While I tried to make the title as click-baity as possible, my question isn't limited only to striped socks.
Some background information: One is not supposed to stare at the Kohanim when they do Birkas Kohanim, as this distracts them from paying attention to the blessing (S"A O"C 128:23, see Mishnah Berurah 89). For that reason, the Shulchan Aruch writes (128:30) that one who has some disfigurement on his hands or face cannot do Birkas Kohanim as it causes the people to stare at him, although if he is a regular in the town, he can say the blessing since people are used to him and won't stare.
In the next Sif, the Shulchan Aruch writes that in locales where the disfigurements would be covered by a Tallis and the custom of the Kohanim in that community is to drape the tallis over their heads/hands, the Kohanim can go up for Birkas Kohanim. However, if the custom of the community is for the Kohanim to not drape their tallis over their hands/face, they can not start doing so in order to cover a disfigurement (Chayei Adam 32:4).
Based on the above, my question is two-fold:
- Is there a problem with a Kohen wearing 'distracting' clothing? This could be anything that is considered 'weird' (and I'm aware that what is considered weird is quite subjective, but that's beyond the scope of this question. This question is assuming that what the Kohen is wearing at the time is considered weird by the standards of that community), for example a Tallis with pictures on it, sparkly pants, or even something as simple as socks with holes.

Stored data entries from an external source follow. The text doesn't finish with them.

$ cat src/rtl/sync_fifo_pro.sv
// Synchronous FIFO with arbitrary depth, occupancy count, almost-full/empty flags,
// flush and read-valid strobe. Define SYNC_FIFO_ERR_FLAGS_EN to add sticky o_ovf/o_udf.
module sync_fifo_pro #(
  parameter int unsigned DATA_WIDTH    = 8,
  parameter int unsigned FIFO_DEPTH    = 16,
  parameter int unsigned AFULL_THRESH  = FIFO_DEPTH - 2,
  parameter int unsigned AEMPTY_THRESH = 2,
  localparam int unsigned CNT_W        = $clog2(FIFO_DEPTH + 1)
) (
  input  logic                  i_clk,
  input  logic                  i_rts_n,
  input  logic                  i_clr,
  input  logic                  i_push,
  input  logic [DATA_WIDTH-1:0] i_data,
  input  logic                  i_pop,
  output logic [DATA_WIDTH-1:0] o_data,
  output logic                  o_valid,
  output logic                  o_empty,
  output logic                  o_full,
  output logic                  o_afull,
  output logic                  o_aempty,
  output logic [CNT_W-1:0]      o_count
`ifdef SYNC_FIFO_ERR_FLAGS_EN
  ,
  output logic                  o_ovf,
  output logic                  o_udf
`endif
);

  localparam int unsigned PTR_W = $clog2(FIFO_DEPTH);

  logic [DATA_WIDTH-1:0] mem [FIFO_DEPTH];
  logic [PTR_W-1:0]      wr_ptr;
  logic [PTR_W-1:0]      rd_ptr;
  logic [PTR_W-1:0]      wr_ptr_nxt;
  logic [PTR_W-1:0]      rd_ptr_nxt;
  logic [CNT_W-1:0]      count_nxt;
  logic                  push_ok;
  logic                  pop_ok;

  // Acceptance, pointer wrap and next occupancy (reset/flush collapse to empty)
  always_comb begin
    pop_ok     = i_pop & ~o_empty;
    push_ok    = i_push & (~o_full | pop_ok);
    wr_ptr_nxt = wr_ptr;
    rd_ptr_nxt = rd_ptr;
    count_nxt  = o_count;
    if (!i_rts_n || i_clr) begin
      wr_ptr_nxt = '0;
      rd_ptr_nxt = '0;
      count_nxt  = '0;
    end else begin
      if (push_ok) begin
        wr_ptr_nxt = (wr_ptr == PTR_W'(FIFO_DEPTH - 1)) ? '0 : wr_ptr + PTR_W'(1);
      end
      if (pop_ok) begin
        rd_ptr_nxt = (rd_ptr == PTR_W'(FIFO_DEPTH - 1)) ? '0 : rd_ptr + PTR_W'(1);
      end
      if (push_ok && !pop_ok) begin
        count_nxt = o_count + CNT_W'(1);
      end else if (pop_ok && !push_ok) begin
        count_nxt = o_count - CNT_W'(1);
      end
    end
  end

  always_ff @(posedge i_clk) begin
    wr_ptr   <= wr_ptr_nxt;
    rd_ptr   <= rd_ptr_nxt;
    o_count  <= count_nxt;
    o_empty  <= (count_nxt == '0);
    o_full   <= (count_nxt == CNT_W'(FIFO_DEPTH));
    o_afull  <= (count_nxt >= CNT_W'(AFULL_THRESH));
    o_aempty <= (count_nxt <= CNT_W'(AEMPTY_THRESH));
  end

  // Storage is not reset; writes are blocked during reset and flush
  always_ff @(posedge i_clk) begin
    if (i_rts_n && !i_clr && push_ok) begin
      mem[wr_ptr] <= i_data;
    end
  end

  // Registered read port: data appears with o_valid the cycle after an accepted pop
  always_ff @(posedge i_clk) begin
    if (!i_rts_n) begin
      o_data  <= '0;
      o_valid <= 1'b0;
    end else if (i_clr) begin
      o_valid <= 1'b0;
    end else begin
      o_valid <= pop_ok;
      if (pop_ok) begin
        o_data <= mem[rd_ptr];
      end
    end
  end

`ifdef SYNC_FIFO_ERR_FLAGS_EN
  // Sticky overflow/underflow; flush wins over a coincident error
  always_ff @(posedge i_clk) begin
    if (!i_rts_n || i_clr) begin
      o_ovf <= 1'b0;
      o_udf <= 1'b0;
    end else begin
      if (i_push && !push_ok) begin
        o_ovf <= 1'b1;
      end
      if (i_pop && !pop_ok) begin
        o_udf <= 1'b1;
      end
    end
  end
`endif

endmodule

$ cat config.mk
export PLATFORM = sky130hd
export DESIGN_NAME = sync_fifo_pro
export DESIGN_NICKNAME = d
export VERILOG_FILES = /design/src/rtl/sync_fifo_pro.sv
export SDC_FILE = /design/constraint.sdc
export NUM_CORES = 1
export LEC_CHECK = 0
export CORE_ASPECT_RATIO = 1.25
export CORE_MARGIN = 1
export CORE_UTILIZATION = 54
export DETAILED_ROUTE_END_ITERATION = 6
export PLACE_DENSITY_LB_ADDON = 0.1
export RECOVER_POWER = 25
export SETUP_SLACK_MARGIN = 0.15
export SYNTH_ARGS = -nofsm -noshare
export SYNTH_HDL_FRONTEND = slang
export SYNTH_SLANG_ARGS = --single-unit
$ cat constraint.sdc
create_clock -name i_clk -period 2.63 [get_ports i_clk]
set_clock_uncertainty 0.15 [all_clocks]
set_input_delay 0.526 -clock i_clk [delete_from_list [all_inputs] [get_ports i_clk]]
set_output_delay 0.526 -clock i_clk [all_outputs]
set_load 0.1 [all_outputs]
* Word-level counts from Yosys, hierarchy flattened
Memory sizes are Yosys's and may differ from the RTL's. A register that Yosys moved wholly into a read port is not among the register bits.
Cells that the tools add are included.
W data, S select, Z words.
** Storage, ports and cells
- Register bits :: 18
- RAM bits :: 128
- Logic and storage cells :: 45
- Memories kept :: 1
** Memory list
- mem :: words 16, bits a word 8, rd ports 1, clocked after memory_dff 1, wr ports 1, line 32 : logic [DATA_WIDTH-1:0] mem [FIFO_DEPTH];
** Operators by class
- Add/subtract/negate cells :: 4
- Order comparisons :: 2
- Eq/ne operators :: 3
- Muxes and demuxes :: 7
- Bitwise logic cells :: 7
- Reductions and logical operators :: 13
** Operator list (number)
- $mux W5 :: 3
- $add A4 B1 Y4 const B :: 2
- $eq A4 B4 Y1 const B :: 2
- $mux W4 :: 2
- $add A5 B1 Y5 const B :: 1
- $eq A5 B5 Y1 const B :: 1
- $ge A5 B4 Y1 const B :: 1
- $le A5 B2 Y1 const B :: 1
- $logic_not A1 Y1 :: 5
- $logic_not A5 Y1 :: 1
- $sub A5 B1 Y5 const B :: 1
- $logic_and A1 B1 Y1 :: 4
- $not A1 Y1 :: 4
- $and A1 B1 Y1 :: 2
- $mux W1 :: 2
- $reduce_and A2 Y1 :: 1
- $reduce_or A2 Y1 :: 1
- $logic_or A1 B1 Y1 :: 1
- $or A1 B1 Y1 :: 1

* Depth between registers and ports, before layout
Gate-level depths: netlist (run 1).
- Depth after elaboration :: 10
- Depth in mapped cells :: 7
- Depth with buffers taken out :: 7

* Worst setup path after synthesis (run 1)
Ideal clock, no wire load.
- Path type :: register to register
- Start point :: register o_empty
- End point :: memory mem[0][0] (enable)
- Data arrival time :: 2.359 ns
- Data required time :: 2.097 ns
- Path slack :: -0.262 ns
- Stages on the path, launching flop included :: 7
- Path buffers :: 1
- Period minus slack after synthesis :: 2.892 ns
- Path through :: dfxtp_1 nand2b_1 clkbuf_1 a21boi_2 nor2b_1 nand2_1 nor3_1
** Between the ends
- Cells in the longest elaborated chain, start to end :: 7
** Ends and longest elaborated chain
- start, declared :: line 18 : output logic o_empty,
- start signal, assigned :: line 71 : o_empty <= (count_nxt == '0);
- $not A1 Y1 :: line 43 : pop_ok = i_pop & ~o_empty;
- $and A1 B1 Y1 :: line 43
- $or A1 B1 Y1 :: line 44 : push_ok = i_push & (~o_full | pop_ok);
- $and A1 B1 Y1 :: line 44
- $logic_and A1 B1 Y1 :: line 79 : if (i_rts_n && !i_clr && push_ok) begin
- $mux W1 :: line 79
- $mux W1 (implied by the code) :: line 80 : mem[wr_ptr] <= i_data;
- end, declared :: line 32
Every way passes these cells.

- If the answer to 1 is that it is a problem, is there some timeframe where if one regularly wore 'weird' clothing that it would be considered no longer 'weird' in that locale and the Kohen can now wear it during Birkas Kohanim?
Please note that I'm specifically looking for sources that speak out about distracting clothes. Logically, I would assume that it would be a problem as a distraction is a distraction, but I'm curious if any of the authorities explicitly speak about this.